■ Try it: For the entries that follow, report how many lines include the word "TritonCTS" and add nothing.

■ Data:
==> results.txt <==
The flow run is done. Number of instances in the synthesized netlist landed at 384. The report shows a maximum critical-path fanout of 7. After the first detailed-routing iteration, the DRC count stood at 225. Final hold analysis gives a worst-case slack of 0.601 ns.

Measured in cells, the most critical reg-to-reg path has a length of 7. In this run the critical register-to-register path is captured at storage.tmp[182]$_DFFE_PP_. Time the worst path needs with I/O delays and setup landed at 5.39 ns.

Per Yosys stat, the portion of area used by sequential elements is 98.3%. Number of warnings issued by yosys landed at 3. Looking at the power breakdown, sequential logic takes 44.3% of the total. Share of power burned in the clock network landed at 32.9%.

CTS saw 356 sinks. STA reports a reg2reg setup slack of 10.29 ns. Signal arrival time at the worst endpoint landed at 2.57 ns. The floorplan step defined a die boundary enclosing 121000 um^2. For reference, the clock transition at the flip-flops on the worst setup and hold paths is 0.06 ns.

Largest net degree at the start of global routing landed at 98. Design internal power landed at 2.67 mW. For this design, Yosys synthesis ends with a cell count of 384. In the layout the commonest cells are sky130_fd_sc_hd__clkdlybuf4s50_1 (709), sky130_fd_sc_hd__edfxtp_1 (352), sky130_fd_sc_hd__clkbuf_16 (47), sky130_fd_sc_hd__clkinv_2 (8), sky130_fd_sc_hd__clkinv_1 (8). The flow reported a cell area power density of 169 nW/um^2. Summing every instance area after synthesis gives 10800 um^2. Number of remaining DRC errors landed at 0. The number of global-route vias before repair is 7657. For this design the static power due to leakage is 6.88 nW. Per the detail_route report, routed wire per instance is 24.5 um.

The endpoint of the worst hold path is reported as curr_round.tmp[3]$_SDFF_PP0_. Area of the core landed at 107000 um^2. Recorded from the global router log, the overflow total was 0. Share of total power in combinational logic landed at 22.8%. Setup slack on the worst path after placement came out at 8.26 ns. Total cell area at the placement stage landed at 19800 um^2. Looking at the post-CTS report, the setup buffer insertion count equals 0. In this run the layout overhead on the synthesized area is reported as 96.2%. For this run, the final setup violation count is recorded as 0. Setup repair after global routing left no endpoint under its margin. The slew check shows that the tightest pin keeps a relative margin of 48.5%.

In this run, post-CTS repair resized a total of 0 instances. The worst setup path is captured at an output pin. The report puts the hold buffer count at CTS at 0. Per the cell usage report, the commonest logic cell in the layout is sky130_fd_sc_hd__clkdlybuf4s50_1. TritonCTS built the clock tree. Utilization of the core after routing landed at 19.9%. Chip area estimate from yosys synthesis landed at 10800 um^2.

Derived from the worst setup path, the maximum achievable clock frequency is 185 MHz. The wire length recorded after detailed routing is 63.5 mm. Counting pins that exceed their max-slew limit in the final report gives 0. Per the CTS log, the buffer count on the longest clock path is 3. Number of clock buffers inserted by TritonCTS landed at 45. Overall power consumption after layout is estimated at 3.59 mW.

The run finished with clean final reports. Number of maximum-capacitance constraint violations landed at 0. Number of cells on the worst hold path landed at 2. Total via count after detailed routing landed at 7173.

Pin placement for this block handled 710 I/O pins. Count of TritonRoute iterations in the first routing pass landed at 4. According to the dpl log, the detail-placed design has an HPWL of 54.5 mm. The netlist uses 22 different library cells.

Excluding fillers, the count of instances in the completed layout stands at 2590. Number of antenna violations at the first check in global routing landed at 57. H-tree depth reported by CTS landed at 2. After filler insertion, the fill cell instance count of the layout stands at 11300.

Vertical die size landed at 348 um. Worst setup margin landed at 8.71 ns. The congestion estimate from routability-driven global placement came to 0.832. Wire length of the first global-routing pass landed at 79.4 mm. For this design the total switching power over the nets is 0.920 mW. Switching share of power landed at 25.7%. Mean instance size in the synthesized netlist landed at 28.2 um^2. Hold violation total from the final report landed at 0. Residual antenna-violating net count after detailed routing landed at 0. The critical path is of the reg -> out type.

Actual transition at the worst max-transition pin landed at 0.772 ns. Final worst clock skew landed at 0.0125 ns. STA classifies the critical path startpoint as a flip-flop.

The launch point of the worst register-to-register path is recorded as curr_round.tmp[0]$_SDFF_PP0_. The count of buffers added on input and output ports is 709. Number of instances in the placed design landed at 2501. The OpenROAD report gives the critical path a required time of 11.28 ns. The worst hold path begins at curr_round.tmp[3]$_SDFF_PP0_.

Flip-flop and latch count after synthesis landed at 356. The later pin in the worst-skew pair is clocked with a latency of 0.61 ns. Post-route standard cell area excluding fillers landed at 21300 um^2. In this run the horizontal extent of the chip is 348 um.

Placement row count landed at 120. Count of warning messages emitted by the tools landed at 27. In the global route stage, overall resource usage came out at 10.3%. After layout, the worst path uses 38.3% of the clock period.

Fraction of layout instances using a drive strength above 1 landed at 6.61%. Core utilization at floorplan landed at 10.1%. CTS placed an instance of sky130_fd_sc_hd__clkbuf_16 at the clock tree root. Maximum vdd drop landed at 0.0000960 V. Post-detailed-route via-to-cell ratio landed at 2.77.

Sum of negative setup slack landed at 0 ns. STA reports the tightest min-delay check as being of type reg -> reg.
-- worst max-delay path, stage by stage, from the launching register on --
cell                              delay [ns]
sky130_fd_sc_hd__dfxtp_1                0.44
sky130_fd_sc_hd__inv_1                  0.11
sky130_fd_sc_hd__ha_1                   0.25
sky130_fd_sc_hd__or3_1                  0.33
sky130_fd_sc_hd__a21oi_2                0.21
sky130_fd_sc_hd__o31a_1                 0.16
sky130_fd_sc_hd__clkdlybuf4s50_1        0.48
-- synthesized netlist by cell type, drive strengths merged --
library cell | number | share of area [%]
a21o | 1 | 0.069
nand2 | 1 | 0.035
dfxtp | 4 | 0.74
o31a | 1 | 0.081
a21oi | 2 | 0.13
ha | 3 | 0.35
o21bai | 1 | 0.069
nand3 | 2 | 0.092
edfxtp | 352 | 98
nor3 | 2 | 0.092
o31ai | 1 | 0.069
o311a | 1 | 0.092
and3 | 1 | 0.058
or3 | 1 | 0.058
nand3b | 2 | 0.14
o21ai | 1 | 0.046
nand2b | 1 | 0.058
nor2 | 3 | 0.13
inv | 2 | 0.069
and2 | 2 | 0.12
[./design.v]
interface blockStoreIfc(input logic clk);
	logic writeValid;
	logic writeReady;
	logic [7:0] blockData;
	modport reader(
		input writeValid, input blockData,
		output writeReady
	);
endinterface
interface minerIfc(input logic clk);
	logic rst;
	logic resultValid;
	logic success;
	modport dut (
		input rst,
		output resultValid,
		output success
	);
endinterface
interface nonceBufferIfc(input logic clk);
	logic readReady;
	logic nonce;
	logic error;
	modport writer(
		input readReady,
		output nonce,
		output error
	);
endinterface
interface processorResultsIfc #(parameter NUM_CORES=10)(input logic clk);
	parameter PARTITIONBITS = $clog2(NUM_CORES);
	logic success;
	logic[PARTITIONBITS-1:0] processor_index;
	modport writer(output success, output processor_index);
	modport reader(input success, input processor_index);
endinterface
module nonce_buffer (
	input logic clk,
	input logic rst,
 	input logic valid,
	input logic success,
	input logic[31:0] nonce_i,
	output logic valid_o,
	output logic success_o,
	input logic readready,
	output logic nonce_o,
	output logic error
);
wire[31:0] stored_nonce;
logic enable_write_to_stored_nonce;
assign enable_write_to_stored_nonce = ( valid && success );
eff #(32) stored_nonceff (.clk, .rst, .enable( enable_write_to_stored_nonce ), .data_i( nonce_i ), .data_o( stored_nonce ) );
logic[31:0] output_mask;
logic[31:0] next_output_mask;
ff #(32) omask(.clk,.data_i(next_output_mask),.data_o(output_mask));
always_comb begin
	if(rst) begin
		next_output_mask=32'd1;
	end else if(readready) begin
		next_output_mask=(1<<1);
	end else if(output_mask!=1) begin
		next_output_mask=(output_mask<<1) | (output_mask >>31);   
	end else next_output_mask=output_mask;
end
logic[31:0] masked;
assign masked =output_mask & stored_nonce;
assign nonce_o = | ( output_mask & stored_nonce ) ;
rff #(1) valid_ff(.clk,.rst,.data_i(valid),.data_o(valid_o));
ff #(1) success_ff(.clk,.data_i(success),.data_o(success_o));
logic full;
logic next_full;
rff #(1) fullff(.clk,.rst,.data_i(next_full),.data_o(full));
always_comb begin
	if(full) begin
		next_full=(output_mask==1) || next_output_mask!=1;
	end else begin
		next_full=enable_write_to_stored_nonce;
	end
end
logic errored;
logic next_errored;
rff #(1) err(.clk,.rst,.data_i(next_errored),.data_o(errored));
logic overflow;
assign overflow=(enable_write_to_stored_nonce & full);
logic underflow;
assign underflow=readready && (output_mask!=1);
assign next_errored=errored | overflow | underflow;
assign error=errored;
endmodule
module eff #(parameter WIDTH = 1)
(
	input clk,
	input rst,
	input enable,
	input [WIDTH - 1: 0] data_i,
	output [WIDTH - 1: 0] data_o
);
	reg[WIDTH - 1: 0] mem;
	always_ff @(posedge clk) begin
		if (rst)
			mem <= 0;
		else
			mem <= enable ? data_i : mem;
	end
	assign data_o = mem;
endmodule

■ Your solution: 2